Continuous Monitoring During Induction
When you are being induced, your healthcare team will monitor the baby’s heart rate and your contractions more closely than during spontaneous labor. This typically involves continuous electronic fetal monitoring, where sensors placed on your abdomen track the baby’s heartbeat and the frequency and strength of your contractions. This information helps providers ensure the baby is tolerating labor well and adjust medications if contractions become too strong or too frequent.[2]
Your vital signs, including blood pressure, pulse, and temperature, will be checked regularly throughout the induction. If you have a medical condition like high blood pressure or diabetes, these measurements help your care team watch for any changes that might require intervention. You will also have an IV line in place, both to give medications like oxytocin and to provide fluids and other treatments quickly if needed.[2]
When Induction Should Not Be Used
There are certain situations where labor induction would be unsafe and is not recommended. Some conditions make a vaginal delivery dangerous for you or your baby, requiring a planned cesarean birth instead. These situations include placenta previa, where the placenta covers the opening of the uterus; when the baby is lying sideways (transverse position) or bottom-first (breech presentation); when there is a prolapsed umbilical cord (the cord has dropped into the vagina ahead of the baby); or if you have an active genital herpes infection.[11]

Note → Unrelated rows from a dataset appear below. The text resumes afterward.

===== config.mk =====
export PLATFORM = sky130hd
export DESIGN_NAME = frame_receiver_destuff_check_flat
export DESIGN_NICKNAME = d
export VERILOG_FILES = /design/src/rtl/frd_pkg.sv /design/src/rtl/frd_in_if.sv /design/src/rtl/frd_out_if.sv /design/src/rtl/frame_receiver_destuff_check.sv /design/src/flat_wrapper.sv
export SDC_FILE = /design/constraint.sdc
export NUM_CORES = 1
export LEC_CHECK = 0
export BUFFER_PORTS_ARGS = -buffer_cell sky130_fd_sc_hd__buf_4
export CAP_MARGIN = 15
export CORE_ASPECT_RATIO = 0.9
export CORE_MARGIN = 3
export CORE_UTILIZATION = 53
export CTS_CLUSTER_SIZE = 20
export DETAILED_ROUTE_END_ITERATION = 10
export PLACE_DENSITY = 0.76
export SYNTH_ARGS = -nofsm -noshare
export SYNTH_HDL_FRONTEND = slang
export SYNTH_SLANG_ARGS = --single-unit

===== constraint.sdc =====
create_clock -name clk -period 2.5 [get_ports clk]
set_input_delay 0 -clock clk [delete_from_list [all_inputs] [get_ports clk]]
set_output_delay 0 -clock clk [all_outputs]
set_load 0.02 [all_outputs]

===== src/rtl/frd_pkg.sv =====
`timescale 1ns / 1ps
`default_nettype none
// ----------------------------------------------------------------------------
// frd_pkg: shared definitions for the frame receiver
// Frame phases, link code bytes, payload limit and register indexes.
// ----------------------------------------------------------------------------
package frd_pkg;

    typedef enum logic [2:0] {
        PH_START = 3'd0,
        PH_FLAG  = 3'd1,
        PH_ADDR  = 3'd2,
        PH_CTRL  = 3'd3,
        PH_HDR   = 3'd4,
        PH_STOP  = 3'd5
    } phase_t;

    localparam logic [7:0] C_FLAG     = 8'h7E;
    localparam logic [7:0] C_ESC      = 8'h7D;
    localparam logic [7:0] C_ESC_FLAG = 8'h5E;
    localparam logic [7:0] C_ESC_ESC  = 8'h5D;
    localparam logic [7:0] C_SET      = 8'h03;
    localparam logic [7:0] C_RR0      = 8'hAA;
    localparam logic [7:0] C_RR1      = 8'hAB;
    localparam logic [7:0] C_REJ0     = 8'h54;
    localparam logic [7:0] C_REJ1     = 8'h55;
    localparam logic [7:0] C_I0       = 8'h00;
    localparam logic [7:0] C_I1       = 8'h80;

    localparam int MAX_PAYLOAD = 1024;
    localparam int COUNT_W     = $clog2(MAX_PAYLOAD + 1);
    localparam logic [COUNT_W-1:0] MAX_COUNT = COUNT_W'(MAX_PAYLOAD);

    localparam int CFG_IDX_W = 2;
    localparam logic [CFG_IDX_W-1:0] REG_RECEIVER_SIDE    = 2'd0;
    localparam logic [CFG_IDX_W-1:0] REG_EXPECTED_ADDRESS = 2'd1;
    localparam logic [CFG_IDX_W-1:0] REG_EXPECTED_CONTROL = 2'd2;

    localparam logic       RST_RECEIVER_SIDE    = 1'b1;
    localparam logic [7:0] RST_EXPECTED_ADDRESS = 8'h03;
    localparam logic [7:0] RST_EXPECTED_CONTROL = 8'h00;

    localparam logic OP_BYTE    = 1'b0;
    localparam logic OP_RESTART = 1'b1;

endpackage
`default_nettype wire


===== src/rtl/frd_in_if.sv =====
`timescale 1ns / 1ps
`default_nettype none
// ----------------------------------------------------------------------------
// frd_in_if: input word channel of the frame receiver
// Carries one line byte or a restart request per word.
// ----------------------------------------------------------------------------
interface frd_in_if;
    logic       valid;
    logic       ready;
    logic       opcode;
    logic [7:0] rx_byte;

    modport source (output valid, output opcode, output rx_byte, input ready);
    modport sink   (input valid, input opcode, input rx_byte, output ready);
endinterface
`default_nettype wire


===== src/rtl/frd_out_if.sv =====
`timescale 1ns / 1ps
`default_nettype none
// ----------------------------------------------------------------------------
// frd_out_if: result word channel of the frame receiver
// Carries the phase, the destuffed data byte and the per-step status bits.
// ----------------------------------------------------------------------------
interface frd_out_if;
    logic       valid;
    logic       ready;
    logic [2:0] phase;
    logic       data_valid;
    logic [7:0] data_byte;
    logic       frame_done;
    logic       reject;
    logic       set_seen;
    logic       duplicate;
    logic       header_error;
    logic       payload_error;
    logic       overflow;

    modport source (
        output valid, output phase, output data_valid, output data_byte,
        output frame_done, output reject, output set_seen, output duplicate,
        output header_error, output payload_error, output overflow,
        input ready
    );
    modport sink (
        input valid, input phase, input data_valid, input data_byte,
        input frame_done, input reject, input set_seen, input duplicate,
        input header_error, input payload_error, input overflow,
        output ready
    );
endinterface
`default_nettype wire


===== src/rtl/frame_receiver_destuff_check.sv =====
`timescale 1ns / 1ps
`default_nettype none
// ----------------------------------------------------------------------------
// frame_receiver_destuff_check: byte-wise frame receiver with destuffing
// Tracks flag, address, control and header check, destuffs the payload,
// checks its trailing XOR byte and reports one result word per input word.
// ----------------------------------------------------------------------------
// The block takes one word per clock cycle and returns exactly one result
// word for it in the next cycle. All decisions for a word are made by a
// single level of logic from the stored frame state, and the result lands in
// an output register; a new word is accepted whenever that register is empty
// or is being taken in the same cycle, so a stalled consumer costs throughput
// only while the register is full. A restart word (opcode 1) drops the
// current frame and returns to the start phase with all frame flags cleared;
// the three configuration registers keep their values and should be written
// only while no result word is outstanding. Payload bytes come out destuffed
// and delayed by one stored byte, so the final check byte is never shown.
// ----------------------------------------------------------------------------
module frame_receiver_destuff_check (
    input  wire logic                          clk,
    input  wire logic                          rst_n,
    input  wire logic                          cfg_we,
    input  wire logic [frd_pkg::CFG_IDX_W-1:0] cfg_index,
    input  wire logic [7:0]                    cfg_data,
    frd_in_if.sink                             din,
    frd_out_if.source                          dout
);
    import frd_pkg::*;

    // Configuration registers.
    logic       receiver_side_reg;
    logic [7:0] exp_addr_reg;
    logic [7:0] exp_ctrl_reg;

    // Frame state and its next values.
    phase_t             phase_reg, phase_next;
    logic               reject_reg, reject_next;
    logic               set_reg, set_next;
    logic               dup_reg, dup_next;
    logic               esc_reg, esc_next;
    logic [7:0]         hxor_reg, hxor_next;
    logic [7:0]         pxor_reg, pxor_next;
    logic [7:0]         held_reg, held_next;
    logic [COUNT_W-1:0] count_reg, count_next;

    // Result word register.
    logic       out_valid_reg;
    phase_t     out_phase_reg;
    logic       out_dv_reg, out_dv_next;
    logic [7:0] out_dbyte_reg, out_dbyte_next;
    logic       out_done_reg, out_done_next;
    logic       out_herr_reg, out_herr_next;
    logic       out_perr_reg, out_perr_next;
    logic       out_ovf_reg, out_ovf_next;
    logic       out_rej_reg, out_set_reg, out_dup_reg;

    logic       accept;
    logic       restart;
    logic [7:0] b;

    // Control byte classification in the address phase.
    logic ctrl_match, ctrl_rej, ctrl_set, ctrl_dup, ctrl_ok;
    // Payload byte classification in the header-ok phase.
    logic       data_mode;
    logic       room;
    logic       esc_store;
    logic       esc_bad;
    logic [7:0] esc_value;
    logic       pay_empty_or_bad;

    assign din.ready = !out_valid_reg || dout.ready;
    assign accept    = din.valid && din.ready;
    assign restart   = (din.opcode == OP_RESTART);
    assign b         = din.rx_byte;

    // The opposite REJ is only taken by a sender waiting on an RR; SET and the
    // opposite I-frame number only by a receiver. An exact match wins first.
    always_comb
    begin
        ctrl_match = (b == exp_ctrl_reg);
        ctrl_rej   = !ctrl_match && !receiver_side_reg &&
                     (((exp_ctrl_reg == C_RR0) && (b == C_REJ1)) ||
                      ((exp_ctrl_reg == C_RR1) && (b == C_REJ0)));
        ctrl_set   = !ctrl_match && !ctrl_rej && receiver_side_reg && (b == C_SET);
        ctrl_dup   = !ctrl_match && !ctrl_rej && !ctrl_set && receiver_side_reg &&
                     (((exp_ctrl_reg == C_I0) && (b == C_I1)) ||
                      ((exp_ctrl_reg == C_I1) && (b == C_I0)));
        ctrl_ok    = ctrl_match || ctrl_rej || ctrl_set || ctrl_dup;
    end

    // Destuffing: an escape byte is swallowed and modifies the next byte; any
    // byte after an escape other than the two escaped codes is dropped.
    always_comb
    begin
        data_mode        = receiver_side_reg && !set_reg;
        room             = (count_reg < MAX_COUNT);
        esc_store        = 1'b1;
        esc_bad          = 1'b0;
        esc_value        = b;
        pay_empty_or_bad = (count_reg == '0) || (pxor_reg != 8'h00);
        if (esc_reg)
        begin
            if (b == C_ESC_FLAG)
            begin
                esc_value = C_FLAG;
            end
            else if (b == C_ESC_ESC)
            begin
                esc_value = C_ESC;
            end
            else
            begin
                esc_bad   = 1'b1;
                esc_store = 1'b0;
            end
        end
        else if (b == C_ESC)
        begin
            esc_store = 1'b0;
        end
    end

    // Next frame state.
    always_comb
    begin
        phase_next  = phase_reg;
        reject_next = reject_reg;
        set_next    = set_reg;
        dup_next    = dup_reg;
        esc_next    = esc_reg;
        hxor_next   = hxor_reg;
        pxor_next   = pxor_reg;
        held_next   = held_reg;
        count_next  = count_reg;
        if (restart)
        begin
            phase_next  = PH_START;
            reject_next = 1'b0;
            set_next    = 1'b0;
            dup_next    = 1'b0;
            esc_next    = 1'b0;
            hxor_next   = 8'h00;
            pxor_next   = 8'h00;
            held_next   = 8'h00;
            count_next  = '0;
        end
        else
        begin
            case (phase_reg)
                PH_START:
                begin
                    if (b == C_FLAG)
                    begin
                        phase_next = PH_FLAG;
                    end
                end
                PH_FLAG:
                begin
                    reject_next = 1'b0;
                    set_next    = 1'b0;
                    dup_next    = 1'b0;
                    pxor_next   = 8'h00;
                    if (b == exp_addr_reg)
                    begin
                        phase_next = PH_ADDR;
                        hxor_next  = b;
                    end
                    else if (b != C_FLAG)
                    begin
                        phase_next = PH_START;
                    end
                end
                PH_ADDR:
                begin
                    if (ctrl_ok)
                    begin
                        phase_next = PH_CTRL;
                        hxor_next  = hxor_reg ^ b;
                        if (ctrl_rej)
                        begin
                            reject_next = 1'b1;
                        end
                        if (ctrl_set)
                        begin
                            set_next = 1'b1;
                        end
                        if (ctrl_dup)
                        begin
                            dup_next = 1'b1;
                        end
                    end
                    else if (b == C_FLAG)
                    begin
                        phase_next = PH_FLAG;
                    end
                    else
                    begin
                        phase_next = PH_START;
                    end
                end
                PH_CTRL:
                begin
                    if (b == hxor_reg)
                    begin
                        count_next = '0;
                        esc_next   = 1'b0;
                        phase_next = PH_HDR;
                    end
                    else if (b == C_FLAG)
                    begin
                        phase_next = PH_FLAG;
                    end
                    else
                    begin
                        phase_next = PH_START;
                    end
                end
                PH_HDR:
                begin
                    if (b == C_FLAG)
                    begin
                        phase_next = PH_STOP;
                        if (data_mode && pay_empty_or_bad)
                        begin
                            reject_next = 1'b1;
                        end
                    end
                    else if (!data_mode || !room)
                    begin
                        phase_next = PH_START;
                    end
                    else
                    begin
                        esc_next = !esc_reg && (b == C_ESC);
                        if (esc_bad)
                        begin
                            reject_next = 1'b1;
                        end
                        if (esc_store)
                        begin
                            held_next  = esc_value;
                            pxor_next  = pxor_reg ^ esc_value;
                            count_next = count_reg + 1'b1;
                        end
                    end
                end
                default:
                begin
                    // The stop phase ignores bytes until a restart.
                end
            endcase
        end
    end

    // Per-word pulse outputs.
    always_comb
    begin
        out_dv_next    = 1'b0;
        out_dbyte_next = 8'h00;
        out_done_next  = 1'b0;
        out_herr_next  = 1'b0;
        out_perr_next  = 1'b0;
        out_ovf_next   = 1'b0;
        if (!restart)
        begin
            case (phase_reg)
                PH_CTRL:
                begin
                    out_herr_next = (b != hxor_reg) && (b != C_FLAG);
                end
                PH_HDR:
                begin
                    if (b == C_FLAG)
                    begin
                        out_done_next = 1'b1;
                        out_perr_next = data_mode && pay_empty_or_bad;
                    end
                    else if (data_mode && !room)
                    begin
                        out_ovf_next = 1'b1;
                    end
                    else if (data_mode && esc_store && (count_reg != '0))
                    begin
                        // The byte held since the last store is now known not to
                        // be the check byte, so it is released.
                        out_dv_next    = 1'b1;
                        out_dbyte_next = held_reg;
                    end
                end
                default:
                begin
                end
            endcase
        end
    end

    always_ff @(posedge clk or negedge rst_n)
    begin
        if (!rst_n)
        begin
            receiver_side_reg <= RST_RECEIVER_SIDE;
            exp_addr_reg      <= RST_EXPECTED_ADDRESS;
            exp_ctrl_reg      <= RST_EXPECTED_CONTROL;
        end
        else if (cfg_we)
        begin
            case (cfg_index)
                REG_RECEIVER_SIDE:    receiver_side_reg <= cfg_data[0];
                REG_EXPECTED_ADDRESS: exp_addr_reg      <= cfg_data;
                REG_EXPECTED_CONTROL: exp_ctrl_reg      <= cfg_data;
                default:
                begin
                end
            endcase
        end
    end

    always_ff @(posedge clk or negedge rst_n)
    begin
        if (!rst_n)
        begin
            phase_reg  <= PH_START;
            reject_reg <= 1'b0;
            set_reg    <= 1'b0;
            dup_reg    <= 1'b0;
            esc_reg    <= 1'b0;
            hxor_reg   <= 8'h00;
            pxor_reg   <= 8'h00;
            held_reg   <= 8'h00;
            count_reg  <= '0;
        end
        else if (accept)
        begin
            phase_reg  <= phase_next;
            reject_reg <= reject_next;
            set_reg    <= set_next;
            dup_reg    <= dup_next;
            esc_reg    <= esc_next;
            hxor_reg   <= hxor_next;
            pxor_reg   <= pxor_next;
            held_reg   <= held_next;
            count_reg  <= count_next;
        end
    end

    always_ff @(posedge clk or negedge rst_n)
    begin
        if (!rst_n)
        begin
            out_valid_reg <= 1'b0;
        end
        else if (accept)
        begin
            out_valid_reg <= 1'b1;
        end
        else if (dout.ready)
        begin
            out_valid_reg <= 1'b0;
        end
    end

    always_ff @(posedge clk)
    begin
        if (accept)
        begin
            out_phase_reg <= phase_next;
            out_dv_reg    <= out_dv_next;
            out_dbyte_reg <= out_dbyte_next;
            out_done_reg  <= out_done_next;
            out_rej_reg   <= reject_next;
            out_set_reg   <= set_next;
            out_dup_reg   <= dup_next;
            out_herr_reg  <= out_herr_next;
            out_perr_reg  <= out_perr_next;
            out_ovf_reg   <= out_ovf_next;
        end
    end

    assign dout.valid         = out_valid_reg;
    assign dout.phase         = out_phase_reg;
    assign dout.data_valid    = out_dv_reg;
    assign dout.data_byte     = out_dbyte_reg;
    assign dout.frame_done    = out_done_reg;
    assign dout.reject        = out_rej_reg;
    assign dout.set_seen      = out_set_reg;
    assign dout.duplicate     = out_dup_reg;
    assign dout.header_error  = out_herr_reg;
    assign dout.payload_error = out_perr_reg;
    assign dout.overflow      = out_ovf_reg;

endmodule
`default_nettype wire


===== src/flat_wrapper.sv =====
// flat-port wrapper written by rule: the top's interface ports become plain ports
module frame_receiver_destuff_check_flat import frd_pkg::*;
  (clk, rst_n, cfg_we, cfg_index, cfg_data, din_valid, din_opcode, din_rx_byte, din_ready, dout_valid, dout_phase, dout_data_valid, dout_data_byte, dout_frame_done, dout_reject, dout_set_seen, dout_duplicate, dout_header_error, dout_payload_error, dout_overflow, dout_ready);
  frd_in_if din_i ();
  frd_out_if dout_i ();
  input  wire logic clk;
  input  wire logic rst_n;
  input  wire logic cfg_we;
  input  wire logic [frd_pkg::CFG_IDX_W-1:0] cfg_index;
  input  wire logic [7:0] cfg_data;
  input wire logic [$bits(din_i.valid)-1:0] din_valid;
  input wire logic [$bits(din_i.opcode)-1:0] din_opcode;
  input wire logic [$bits(din_i.rx_byte)-1:0] din_rx_byte;
  output wire logic [$bits(din_i.ready)-1:0] din_ready;
  output wire logic [$bits(dout_i.valid)-1:0] dout_valid;
  output wire logic [$bits(dout_i.phase)-1:0] dout_phase;
  output wire logic [$bits(dout_i.data_valid)-1:0] dout_data_valid;
  output wire logic [$bits(dout_i.data_byte)-1:0] dout_data_byte;
  output wire logic [$bits(dout_i.frame_done)-1:0] dout_frame_done;
  output wire logic [$bits(dout_i.reject)-1:0] dout_reject;
  output wire logic [$bits(dout_i.set_seen)-1:0] dout_set_seen;
  output wire logic [$bits(dout_i.duplicate)-1:0] dout_duplicate;
  output wire logic [$bits(dout_i.header_error)-1:0] dout_header_error;
  output wire logic [$bits(dout_i.payload_error)-1:0] dout_payload_error;
  output wire logic [$bits(dout_i.overflow)-1:0] dout_overflow;
  input wire logic [$bits(dout_i.ready)-1:0] dout_ready;
  assign din_i.valid = din_valid;
  assign din_i.opcode = din_opcode;
  assign din_i.rx_byte = din_rx_byte;
  assign din_ready = din_i.ready;
  assign dout_valid = dout_i.valid;
  assign dout_phase = dout_i.phase;
  assign dout_data_valid = dout_i.data_valid;
  assign dout_data_byte = dout_i.data_byte;
  assign dout_frame_done = dout_i.frame_done;
  assign dout_reject = dout_i.reject;
  assign dout_set_seen = dout_i.set_seen;
  assign dout_duplicate = dout_i.duplicate;
  assign dout_header_error = dout_i.header_error;
  assign dout_payload_error = dout_i.payload_error;
  assign dout_overflow = dout_i.overflow;
  assign dout_i.ready = dout_ready;
  frame_receiver_destuff_check u_core (.clk(clk), .rst_n(rst_n), .cfg_we(cfg_we), .cfg_index(cfg_index), .cfg_data(cfg_data), .din(din_i), .dout(dout_i));
endmodule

Previous uterine surgery can also make induction risky. If you have had certain types of cesarean birth or surgery to remove fibroids (benign growths in the uterus), there may be concerns about the strength of the scar on your uterus. Prostaglandin medications used for cervical ripening should not be used if you have had a previous cesarean delivery or major uterine surgery because they increase the risk of the uterus rupturing along the scar.[5] In these cases, your provider will carefully evaluate whether induction is appropriate and which methods would be safest.